但是,中德之間總還隔了一层,由於歷史、文化的不同,首先,主席与元首的区别——德国人跟希特勒的关系,与中国人跟毛泽东的关系,最不一样的地方,是毛泽东从来没有让所有中国人都"自我满足"、自豪过,恰好相反,这位枭雄在每一次不同的政治运动中,依次让不同的社会阶层跌入地狱,饱尝挫折感、罪恶感、"另册"感,他用"运动"群众的这个法宝,变着花样挑动中国老百姓互相批斗,把中国变成一座"古罗马斗兽场";"与人奋斗,其乐无穷"——这是希特勒绝对没有的一种兴趣,西方汉学家不太容易看懂現代中國和中國革命,有些人不是也曾經雾里看花地崇拜过毛泽东嗎?
还有一层不同。纳粹歧视非日耳曼人,专杀犹太人,也有个专用名词,叫着"种族灭绝"(genocide);可是斯大林、毛泽东杀的大多是自己党内的竞争者、自己民族和国家的老百姓,这该叫个啥,好像还没人发明个词出来。
这个区别,不是没有意义的,因为它使"同谋加受害者"的双重身份,更加暧昧,直接影响魏格林说的整个民族的"道德记忆重建"。
至于民间,魏格林认为处于一种"记忆群体"分散、割裂状态,大家各取所需、相互攻讦,因为"每一个人、每一个曾经参加过运动的阶层、每一个政治团体都要从历史经验中寻找出能够支撑重建其自尊的东西,同时又要设法忘却与此目的不相关的东西"。这个观察很准确,但是我不知道她會不会看清楚,这恰好是官方所乐见的一个局面。

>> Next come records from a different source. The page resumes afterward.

This design comes from an exercise in tuning for small area, a short achievable clock period and few clock cycles per item on the open sky130 flow, not from production work. No run shown here included a check of the RTL's function; only the layout flow was run. No activity file was given, so power comes from the tool's default toggle rates.

$ cat constraint.sdc
create_clock -name core_clock -period 6.2 [get_ports {CLK}]
set_input_delay 1.2400 -clock core_clock [delete_from_list [all_inputs] [get_ports {CLK}]]
set_output_delay 1.2400 -clock core_clock [all_outputs]
set_load 0.01 [all_outputs]
$ cat run.sh
#!/bin/bash
# synth_recipe.tcl (not shown) runs the flow's synth.tcl, then flattens the netlist and writes it again
# the make line also repeats each setting of config.mk as NAME=value (left out here)
make -C /OpenROAD-flow-scripts/flow DESIGN_CONFIG=/design/flow/config.mk WORK_HOME=/design/flow/orfs CLKGATE_MAP_FILE= SYNTH_SCRIPT=/design/flow/synth_recipe.tcl finish
$ cat design.v
`default_nettype none
package mips_isa_pkg;
   typedef logic [4:0]  reg_idx_t;    
   typedef logic [31:0] word_t;       
   localparam logic [5:0] OP_RTYPE = 6'h00;    
   localparam logic [5:0] OP_ADDIU = 6'h09;
   localparam logic [5:0] OP_SLTI  = 6'h0a;
   localparam logic [5:0] OP_ANDI  = 6'h0c;
   localparam logic [5:0] OP_ORI   = 6'h0d;
   localparam logic [5:0] OP_XORI  = 6'h0e;
   localparam logic [5:0] OP_LUI   = 6'h0f;
   localparam logic [5:0] F_SLL  = 6'h00;
   localparam logic [5:0] F_SRL  = 6'h02;
   localparam logic [5:0] F_ADDU = 6'h21;
   localparam logic [5:0] F_SUBU = 6'h23;
   localparam logic [5:0] F_AND  = 6'h24;
   localparam logic [5:0] F_OR   = 6'h25;
   localparam logic [5:0] F_XOR  = 6'h26;
   localparam logic [5:0] F_NOR  = 6'h27;
   localparam logic [5:0] F_SLT  = 6'h2a;
   localparam logic [5:0] F_SLTU = 6'h2b;
   localparam logic [3:0] TT_AND  = 4'b1000;
   localparam logic [3:0] TT_OR   = 4'b1110;
   localparam logic [3:0] TT_XOR  = 4'b0110;
   localparam logic [3:0] TT_NOR  = 4'b0001;
   localparam logic [3:0] TT_PASS = 4'b1010;    
   typedef struct packed {
      logic       sub;         
      logic       sel_add;     
      logic       sel_slt;     
      logic       slt_sgn;     
      logic [3:0] tt;          
      logic       sel_sll;
      logic       sel_srl;
      logic [4:0] shamt;
      logic [4:0] rot;         
   } ctl_t;
endpackage
`default_nettype wire
`default_nettype none
`timescale 1ns/10ps
module pipe_stage_reg (
   input  logic        CLK,
   input  logic        rst_n,
   input  logic        in_valid,
   input  logic [31:0] in_data,
   input  logic        pop,
   output logic        head_valid,
   output logic [31:0] head
);
   logic [31:0] second;
   logic        second_valid;
   logic        head_load;
   assign head_load = pop || !head_valid;
   always_ff @(posedge CLK) begin
      if (head_load) begin
         head <= second_valid ? second : in_data;
      end
      if (in_valid) begin
         second <= in_data;
      end
   end
   always_ff @(posedge CLK) begin
      if (!rst_n) begin
         head_valid   <= 1'b0;
         second_valid <= 1'b0;
      end else begin
         head_valid   <= head_load ? (second_valid || in_valid) : 1'b1;
         second_valid <= head_valid && (pop ? (second_valid && in_valid)
                                            : (second_valid || in_valid));
      end
   end
endmodule
`default_nettype wire
`default_nettype none
`timescale 1ns/10ps
module register_file (
   input  logic        CLK,
   input  logic        clr,         
   input  logic [31:1] rsel1,       
   input  logic [31:1] rsel2,
   output logic [31:0] rdat1,
   output logic [31:0] rdat2,
   input  logic [31:1] wen,         
   input  logic [31:0] wdat
);
   logic [31:0] regs [1:31];
   logic [31:0] wd;
   assign wd = clr ? 32'b0 : wdat;
   always_ff @(posedge CLK) begin
      for (int i = 1; i < 32; i++) begin
         if (wen[i] || clr) begin
            regs[i] <= wd;
         end
      end
   end
   always_comb begin
      rdat1 = '0;
      rdat2 = '0;
      for (int i = 1; i < 32; i++) begin
         rdat1 = rdat1 | ({32{rsel1[i]}} & regs[i]);
         rdat2 = rdat2 | ({32{rsel2[i]}} & regs[i]);
      end
   end
endmodule
`default_nettype wire
`default_nettype none
`timescale 1ns/10ps
module alu_pg (
   input  logic [31:0] a,
   input  logic [31:0] b,
   input  logic        cin,
   output logic [32:0] ng,      
   output logic [32:0] nt,      
   output logic [31:0] x        
);
   assign ng = ~{a & b, cin};
   assign nt = ~{a | b, 1'b0};
   assign x  = a ^ b;
endmodule
module alu_prefix #(
   parameter int S   = 1,
   parameter bit INV = 0
) (
   input  logic [32:0] g_in,
   input  logic [32:0] t_in,
   output logic [32:0] g_out,
   output logic [32:0] t_out
);
   always_comb begin
      for (int p = 0; p < 33; p++) begin
         if (p >= S) begin
            if (INV) begin
               g_out[p] = !(g_in[p] | (t_in[p] & g_in[p-S]));
               t_out[p] = !(t_in[p] & t_in[p-S]);
            end else begin
               g_out[p] = !(g_in[p] & (t_in[p] | g_in[p-S]));
               t_out[p] = !(t_in[p] | t_in[p-S]);
            end
         end else begin
            g_out[p] = !g_in[p];
            t_out[p] = !t_in[p];
         end
      end
   end
endmodule
module alu_out (
   input  mips_isa_pkg::ctl_t ctl,
   input  logic [31:0]        a,
   input  logic [31:0]        b,
   input  logic [31:0]        x,
   input  logic [31:0]        c,        
   input  logic [31:0]        other,    
   output logic [31:0]        res
);
   logic a_msb;
   logic b_msb;
   logic lt;
   assign a_msb = a[31] ^ ctl.slt_sgn;
   assign b_msb = b[31] ^ ctl.slt_sgn;
   assign lt    = !((a_msb & b_msb) | ((a_msb | b_msb) & c[31]));
   assign res = ({32{ctl.sel_add}} & (x ^ c)) | other | {31'b0, ctl.sel_slt & lt};
endmodule
module alu_misc (
   input  mips_isa_pkg::ctl_t ctl,
   input  logic [31:0]        a,
   input  logic [31:0]        b,
   output logic [31:0]        other
);
   logic [31:0] lu;
   logic [31:0] r [0:5];
   logic [31:0] keep;
   always_comb begin
      for (int i = 0; i < 32; i++) begin
         lu[i] = ctl.tt[{a[i], b[i]}];
      end
   end
   always_comb begin
      r[0] = b;
      for (int l = 0; l < 5; l++) begin
         r[l+1] = ctl.rot[l] ? ((r[l] << (1 << l)) | (r[l] >> (32 - (1 << l)))) : r[l];
      end
   end
   always_comb begin
      for (int i = 0; i < 32; i++) begin
         keep[i] = ctl.sel_sll ? (5'(i) >= ctl.shamt) :
                   ctl.sel_srl ? (5'(31 - i) >= ctl.shamt) : 1'b0;
      end
   end
   assign other = lu | (r[5] & keep);
endmodule
module alu (
   input  mips_isa_pkg::ctl_t  ctl,
   input  logic [31:0]         op1,
   input  logic [31:0]         op2,
   output logic [31:0]         res
);
   logic [32:0] g0, t0, g1, t1, g2, t2, g3, t3, g4, t4, g5, t5;
   logic [31:0] x;
   logic [31:0] other;
   alu_pg u_pg (.a(op1), .b(op2), .cin(ctl.sub), .ng(g0), .nt(t0), .x(x));
   alu_prefix #(.S(1),  .INV(0)) u_l1 (.g_in(g0), .t_in(t0), .g_out(g1), .t_out(t1));
   alu_prefix #(.S(2),  .INV(1)) u_l2 (.g_in(g1), .t_in(t1), .g_out(g2), .t_out(t2));
   alu_prefix #(.S(4),  .INV(0)) u_l3 (.g_in(g2), .t_in(t2), .g_out(g3), .t_out(t3));
   alu_prefix #(.S(8),  .INV(1)) u_l4 (.g_in(g3), .t_in(t3), .g_out(g4), .t_out(t4));
   alu_prefix #(.S(16), .INV(0)) u_l5 (.g_in(g4), .t_in(t4), .g_out(g5), .t_out(t5));
   alu_misc u_misc (.ctl(ctl), .a(op1), .b(op2), .other(other));
   alu_out  u_out  (.ctl(ctl), .a(op1), .b(op2), .x(x), .c(g5[31:0]),
                    .other(other), .res(res));
endmodule
`default_nettype wire
`default_nettype none
`timescale 1ns/10ps
module instr_decode (
   input  logic [31:0]        head,
   output logic [31:1]        rsel1,
   output logic [31:1]        rsel2,
   input  logic [31:0]        rdat1,
   input  logic [31:0]        rdat2,
   input  logic               w_wr,       
   input  logic [4:0]         w_sel,
   input  logic [31:0]        w_dat,
   input  logic               e_wr,
   input  logic [4:0]         e_sel,
   output logic [31:0]        op1,
   output logic [31:0]        op2,
   output logic               fwd1,
   output logic               fwd2,
   output mips_isa_pkg::ctl_t ctl,
   output logic [4:0]         wsel,
   output logic               regwr,
   output logic               illegal
);
   logic [5:0]  opcode;
   logic [5:0]  funct;
   logic [4:0]  rs;
   logic [4:0]  rt;
   logic [15:0] imm16;
   logic        rtype;
   logic        legal;
   logic        wf1;
   logic        wf2;
   logic [31:0] imm;
   assign opcode = head[31:26];
   assign funct  = head[5:0];
   assign rs     = head[25:21];
   assign rt     = head[20:16];
   assign imm16  = head[15:0];
   assign rtype  = (opcode == mips_isa_pkg::OP_RTYPE);
   assign wf1 = w_wr && (w_sel == rs);
   assign wf2 = w_wr && (w_sel == rt) && rtype;
   always_comb begin
      for (int i = 1; i < 32; i++) begin
         rsel1[i] = (rs == 5'(i));
         rsel2[i] = (rt == 5'(i));
      end
   end
   always_comb begin
      ctl     = '0;
      imm     = '0;
      legal   = 1'b1;
      wsel    = rt;
      case (opcode)
         mips_isa_pkg::OP_RTYPE: begin
            wsel = head[15:11];
            case (funct)
               mips_isa_pkg::F_ADDU: ctl.sel_add = 1'b1;
               mips_isa_pkg::F_SUBU: begin ctl.sel_add = 1'b1; ctl.sub = 1'b1; end
               mips_isa_pkg::F_AND:  ctl.tt = mips_isa_pkg::TT_AND;
               mips_isa_pkg::F_OR:   ctl.tt = mips_isa_pkg::TT_OR;
               mips_isa_pkg::F_XOR:  ctl.tt = mips_isa_pkg::TT_XOR;
               mips_isa_pkg::F_NOR:  ctl.tt = mips_isa_pkg::TT_NOR;
               mips_isa_pkg::F_SLT:  begin ctl.sel_slt = 1'b1; ctl.sub = 1'b1; ctl.slt_sgn = 1'b1; end
               mips_isa_pkg::F_SLTU: begin ctl.sel_slt = 1'b1; ctl.sub = 1'b1; end
               mips_isa_pkg::F_SLL:  begin
                  ctl.sel_sll = 1'b1; ctl.shamt = head[10:6]; ctl.rot = head[10:6];
               end
               mips_isa_pkg::F_SRL:  begin
                  ctl.sel_srl = 1'b1; ctl.shamt = head[10:6]; ctl.rot = 5'd0 - head[10:6];
               end
               default: legal = 1'b0;
            endcase
         end
         mips_isa_pkg::OP_ADDIU: begin ctl.sel_add = 1'b1; imm = {{16{imm16[15]}}, imm16}; end
         mips_isa_pkg::OP_SLTI:  begin
            ctl.sel_slt = 1'b1; ctl.sub = 1'b1; ctl.slt_sgn = 1'b1;
            imm = {{16{imm16[15]}}, imm16};
         end
         mips_isa_pkg::OP_ANDI:  begin ctl.tt = mips_isa_pkg::TT_AND;  imm = {16'b0, imm16}; end
         mips_isa_pkg::OP_ORI:   begin ctl.tt = mips_isa_pkg::TT_OR;   imm = {16'b0, imm16}; end
         mips_isa_pkg::OP_XORI:  begin ctl.tt = mips_isa_pkg::TT_XOR;  imm = {16'b0, imm16}; end
         mips_isa_pkg::OP_LUI:   begin ctl.tt = mips_isa_pkg::TT_PASS; imm = {imm16, 16'b0}; end
         default:  legal = 1'b0;
      endcase
      regwr   = legal && (wsel != 5'd0);    
      illegal = !legal;
   end
   assign op1  = wf1 ? w_dat : rdat1;
   assign op2  = (wf2 ? w_dat : rtype ? rdat2 : imm) ^ {32{ctl.sub}};
   assign fwd1 = e_wr && (e_sel == rs);
   assign fwd2 = e_wr && (e_sel == rt) && rtype;
endmodule
`default_nettype wire
`default_nettype none
`timescale 1ns/10ps
module instr_execute (
   input  mips_isa_pkg::ctl_t ctl,
   input  logic [31:0]        op1,
   input  logic [31:0]        op2,
   output logic [31:0]        res
);
   alu u_alu (
      .ctl (ctl),
      .op1 (op1),
      .op2 (op2),
      .res (res)
   );
endmodule
`default_nettype wire
`default_nettype none
`timescale 1ns/10ps
module wb_result #(
   parameter int RES_CREDITS = 2
) (
   input  logic CLK,
   input  logic rst_n,
   input  logic de_valid,        
   input  logic res_credit,
   output logic ew_valid,        
   output logic ew_hold,         
   output logic res_valid,       
   output logic instr_credit
);
   localparam int CW = $clog2(RES_CREDITS + 1);
   logic [CW-1:0] credits;
   logic [CW-1:0] credits_nx;
   logic          ew_valid_nx;
   logic          have_nx;
   assign credits_nx  = credits - CW'(res_valid) + CW'(res_credit);
   assign ew_valid_nx = ew_hold || de_valid;
   assign have_nx     = (credits_nx != '0);
   always_ff @(posedge CLK) begin
      if (!rst_n) begin
         credits      <= CW'(RES_CREDITS);
         ew_valid     <= 1'b0;
         ew_hold      <= 1'b0;
         res_valid    <= 1'b0;
         instr_credit <= 1'b0;
      end else begin
         credits      <= credits_nx;
         ew_valid     <= ew_valid_nx;
         ew_hold      <= ew_valid_nx && !have_nx;
         res_valid    <= ew_valid_nx && have_nx;
         instr_credit <= ew_valid_nx && have_nx;    
      end
   end
endmodule
`default_nettype wire
`default_nettype none
`timescale 1ns/10ps
module datapath #(
   parameter int INSTR_DEPTH = 4,    
   parameter int RES_CREDITS = 2
) (
   input  logic                CLK,
   input  logic                rst_n,
   input  logic                instr_valid,
   input  logic [31:0]         instr,
   output logic                instr_credit,
   output logic                res_valid,
   output logic [4:0]          res_wsel,
   output logic [31:0]         res_wdat,
   output logic                res_regwr,
   output logic                res_illegal,
   input  logic                res_credit
);
   logic        clr;
   logic        hv;
   logic [31:0] head;
   logic        pop;
   logic [31:1] rsel1;
   logic [31:1] rsel2;
   logic [31:0] rdat1;
   logic [31:0] rdat2;
   logic [31:1] wen;
   logic [31:0]        d_op1;
   logic [31:0]        d_op2;
   logic               d_fwd1;
   logic               d_fwd2;
   mips_isa_pkg::ctl_t d_ctl;
   logic [4:0]         d_wsel;
   logic               d_regwr;
   logic               d_illegal;
   logic               de_valid;
   logic [31:0]        de_op1;
   logic [31:0]        de_op2;
   mips_isa_pkg::ctl_t de_ctl;
   logic [4:0]         de_wsel;
   logic               de_regwr;
   logic               de_illegal;
   logic               de_load;
   logic [31:0]        alu_res;
   logic               ew_valid;
   logic               ew_hold;
   logic [31:0]        ew_wdat;
   logic [4:0]         ew_wsel;
   logic               ew_regwr;
   logic               ew_illegal;
   always_ff @(posedge CLK) begin
      clr <= !rst_n;
   end
   assign de_load = !de_valid || !ew_hold;
   assign pop     = de_load && hv;
   pipe_stage_reg u_buf (
      .CLK        (CLK),
      .rst_n      (rst_n),
      .in_valid   (instr_valid),
      .in_data    (instr),
      .pop        (pop),
      .head_valid (hv),
      .head       (head)
   );
   register_file u_register_file (
      .CLK   (CLK),
      .clr   (clr),
      .rsel1 (rsel1),
      .rsel2 (rsel2),
      .rdat1 (rdat1),
      .rdat2 (rdat2),
      .wen   (wen),
      .wdat  (ew_wdat)
   );
   instr_decode u_instr_decode (
      .head    (head),
      .rsel1   (rsel1),
      .rsel2   (rsel2),
      .rdat1   (rdat1),
      .rdat2   (rdat2),
      .w_wr    (ew_valid && ew_regwr),
      .w_sel   (ew_wsel),
      .w_dat   (ew_wdat),
      .e_wr    (de_valid && de_regwr),
      .e_sel   (de_wsel),
      .op1     (d_op1),
      .op2     (d_op2),
      .fwd1    (d_fwd1),
      .fwd2    (d_fwd2),
      .ctl     (d_ctl),
      .wsel    (d_wsel),
      .regwr   (d_regwr),
      .illegal (d_illegal)
   );
   always_ff @(posedge CLK) begin
      if (!rst_n) begin
         de_valid <= 1'b0;
      end else if (de_load) begin
         de_valid <= hv;
      end
   end
   always_ff @(posedge CLK) begin
      if (de_load) begin
         de_op1     <= d_fwd1 ? alu_res : d_op1;
         de_op2     <= d_fwd2 ? (alu_res ^ {32{d_ctl.sub}}) : d_op2;
         de_ctl     <= d_ctl;
         de_wsel    <= d_wsel;
         de_regwr   <= d_regwr;
         de_illegal <= d_illegal;
      end
   end
   instr_execute u_instr_execute (
      .ctl  (de_ctl),
      .op1  (de_op1),
      .op2  (de_op2),
      .res  (alu_res)
   );
   always_ff @(posedge CLK) begin
      if (!ew_hold) begin
         ew_wdat    <= alu_res;
         ew_wsel    <= de_wsel;
         ew_regwr   <= de_regwr;
         ew_illegal <= de_illegal;
      end
   end
   wb_result #(.RES_CREDITS(RES_CREDITS)) u_wb_result (
      .CLK          (CLK),
      .rst_n        (rst_n),
      .de_valid     (de_valid),
      .res_credit   (res_credit),
      .ew_valid     (ew_valid),
      .ew_hold      (ew_hold),
      .res_valid    (res_valid),
      .instr_credit (instr_credit)
   );
   always_comb begin
      for (int i = 1; i < 32; i++) begin
         wen[i] = ew_valid && ew_regwr && (ew_wsel == 5'(i));
      end
   end
   assign res_wsel    = ew_wsel;
   assign res_wdat    = ew_wdat;
   assign res_regwr   = ew_regwr;
   assign res_illegal = ew_illegal;
endmodule
`default_nettype wire
$ cat config.mk
export PLATFORM = sky130hd
export DESIGN_NAME = datapath
export DESIGN_NICKNAME = datapath
export VERILOG_FILES = /design/flow/design.v
export SDC_FILE = /design/flow/constraint.sdc
export NUM_CORES = 4
export LEC_CHECK = 0
export CAP_MARGIN = 20
export CORE_MARGIN = 2
export CORE_UTILIZATION = 45
export SETUP_SLACK_MARGIN = 2.9
export SLEW_MARGIN = 20
export SYNTH_HIERARCHICAL = 1
==> results of run 1 <==
[metal layers]
layer / wire length (um) / global-route usage, % / vias up
met4: 15800 / 20.5 / 6
met3: 33600 / 11.1 / 791
met2: 102000 / 51.0 / 3715
met1: 85400 / 45.3 / 22100
li1: - / - / 17900
met5: 34 / 0 / -
[registers in the layout, summed over array words and instances (netlist names), 2 cells and up]
| name | flops |
|---|---|
| u_register_file.regs | 992 |
| de_ctl | 20 |
| ew_wsel | 5 |
| de_wsel | 5 |
| u_buf.head | 32 |
| de_op2 | 32 |
| de_op1 | 32 |
| u_wb_result.credits | 2 |
| u_buf.second | 32 |
| ew_wdat | 32 |
[layout by cell type (no fill, tap or decap), types with 12 or more instances in the layout]
cell type and n:
buf_6 41, mux2_1 30, nor2_4 51, ha_1 66
o21ai_1 73, nor2b_2 19, nand3_1 130, a22o_1 97
a221o_1 16, o21ai_0 36, clkbuf_16 133, buf_12 37
nand4_1 128, a22oi_2 48, inv_1 151, or4_4 53
clkbuf_1 28, nor2b_4 16, mux2_2 65, a22oi_1 751
clkinv_2 20, a221oi_2 71, mux2i_1 59, nor2_1 141
nand2b_1 14, clkinv_1 13, xnor2_1 69, bufinv_16 12
mux4_2 36, or4_1 12, or2_2 32, a21o_1 38
xor2_1 52, nand2_1 101, edfxtp_1 1186, a21oi_1 109
buf_4 221, a222oi_1 70, clkdlybuf4s50_1 76
[stage by stage]
stage / cells / cell area, sq um / hold slack, ns
after global routing: 6241 / 67700 / 0.455
after floorplan: 4281 / 57700 / 0.400
after global placement: 5839 / 60600 / 0.412
after detailed placement: 5839 / 60700 / 0.416
after CTS: 6170 / 66400 / 0.429
final: 6246 / 67700 / 0.427
[final cells by class]
| cell class | instances | area share (%) |
|---|---|---|
| Sequential cell | 1195 | 52.8 |
| Antenna cell | 5 | 0.0185 |
| Multi-Input combinational cell | 2619 | 31.3 |
| Tap cell | 1662 | 3.07 |
| Clock inverter | 54 | 0.935 |
| Inverter | 152 | 0.842 |
| Clock buffer | 163 | 5.01 |
| Timing Repair Buffer | 396 | 5.99 |
[critical path: stages, from the launching register on]
cell	delay (ns)
edfxtp_1	0.41
buf_6	0.15
buf_6	0.11
or3b_4	0.27
nor2_4	0.10
buf_12	0.16
buf_8	0.12
a22oi_2	0.16
nand4_1	0.33
or4_4	0.66
a22o_1	0.24
mux2i_1	0.19
xnor2_1	0.10
nor2_1	0.21
a21oi_1	0.09
[timing repair]
action / 4_1_cts / 5_1_grt
pin swaps: 66 / 105
gates resized for setup: 158 / 131
buffers inserted: 106 / 65
setup endpoints to repair: 70 / 65
gates cloned: 8 / 6
[how the worst max path moves through the flow]
stage                         startpoint          to  slack [ns]
after floorplan           u_buf.head[19]  de_op2[16]        3.16
after global placement    u_buf.head[18]  de_op2[29]        2.05
after detailed placement  u_buf.head[18]  de_op2[29]        2.06
after CTS                 u_buf.head[16]  de_op2[26]        2.69
after global routing      u_buf.head[16]  de_op2[24]        2.53
final                     u_buf.head[16]  de_op2[12]        2.56
[power by group through the flow]
stage               logic, mW  registers (mW)  clock network [mW]
floorplan                1.13            9.90                   0
global placement         1.99            10.2                   0
detailed placement       2.00            10.2                   0
CTS                      2.26            9.95                7.52
global route             2.58            10.0                7.83
finish                   2.52            9.96                7.48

中國與德國最大的不同,在现实体制层面,第三帝国彻底崩溃,希特勒没有任何继承者存活下来,这使得德国人的反省没有任何制度的阻力。
这在中国恰好是一个相反的情形。魏格林问道:"年轻一代为何不起来强烈要求公开讨论文革的问题,这是一个难以理解的现象"。可是,为什么她没有问:"中国当局为什么至今不允许公开讨论文革?"
而且,中国当局在"六四"以后所竭力施行的"全民族遗忘运动",难道是国际社会和西方汉学界视而不见的吗?今天中国的年轻人,除了还知道毛泽东是谁,对刘少奇、林彪、四人帮等一概闻所未闻,连二十年前的赵紫阳都很少有人知道了。这么一个民族,你还指望她有道德记忆,不是异想天开吗?
毛泽东的画像还挂在天安门城楼上、他的遗体还躺在对面的纪念堂里——请一个德国知识分子设想一下,假如二战之后希特勒在德国还仍然享有这样的待遇,德国民族还能反省第三帝国对犹太人的罪行吗?他们还有能力认识"为什么大多数人违反最基本的道德原则,而跟着伟大领袖走"吗?
中国官方在最权威的公共空间保护着这个"象征",就保护了每一个文革参与者心里的"小毛泽东"——"同谋与受害者"这个双重身份就不会瓦解;毛泽东就依然俯视着中国,而在他的注视之下,人们就不必理会受害者;而且,文革之后的一幕幕历史,又一再加固了必须保住"毛泽东"这块神牌的思路,因为他就是这个政权的来源。其实问题没有那么深奥:德国民族跟着希特勒毁灭过一次,中国则没有。
色爾瑪提供的視角,在今天的最大意義,乃是中國已經出現政治制度上的倒退與復辟,毛澤東也「找到」了他的接班人,習近平與毛澤東沒有血緣關係,其嗜血的遺傳清晰可辯,那上承兩千年前的商鞅秦制,從古至今的歷史脈絡從未斷過,所以至今中國還不是一個現代國家。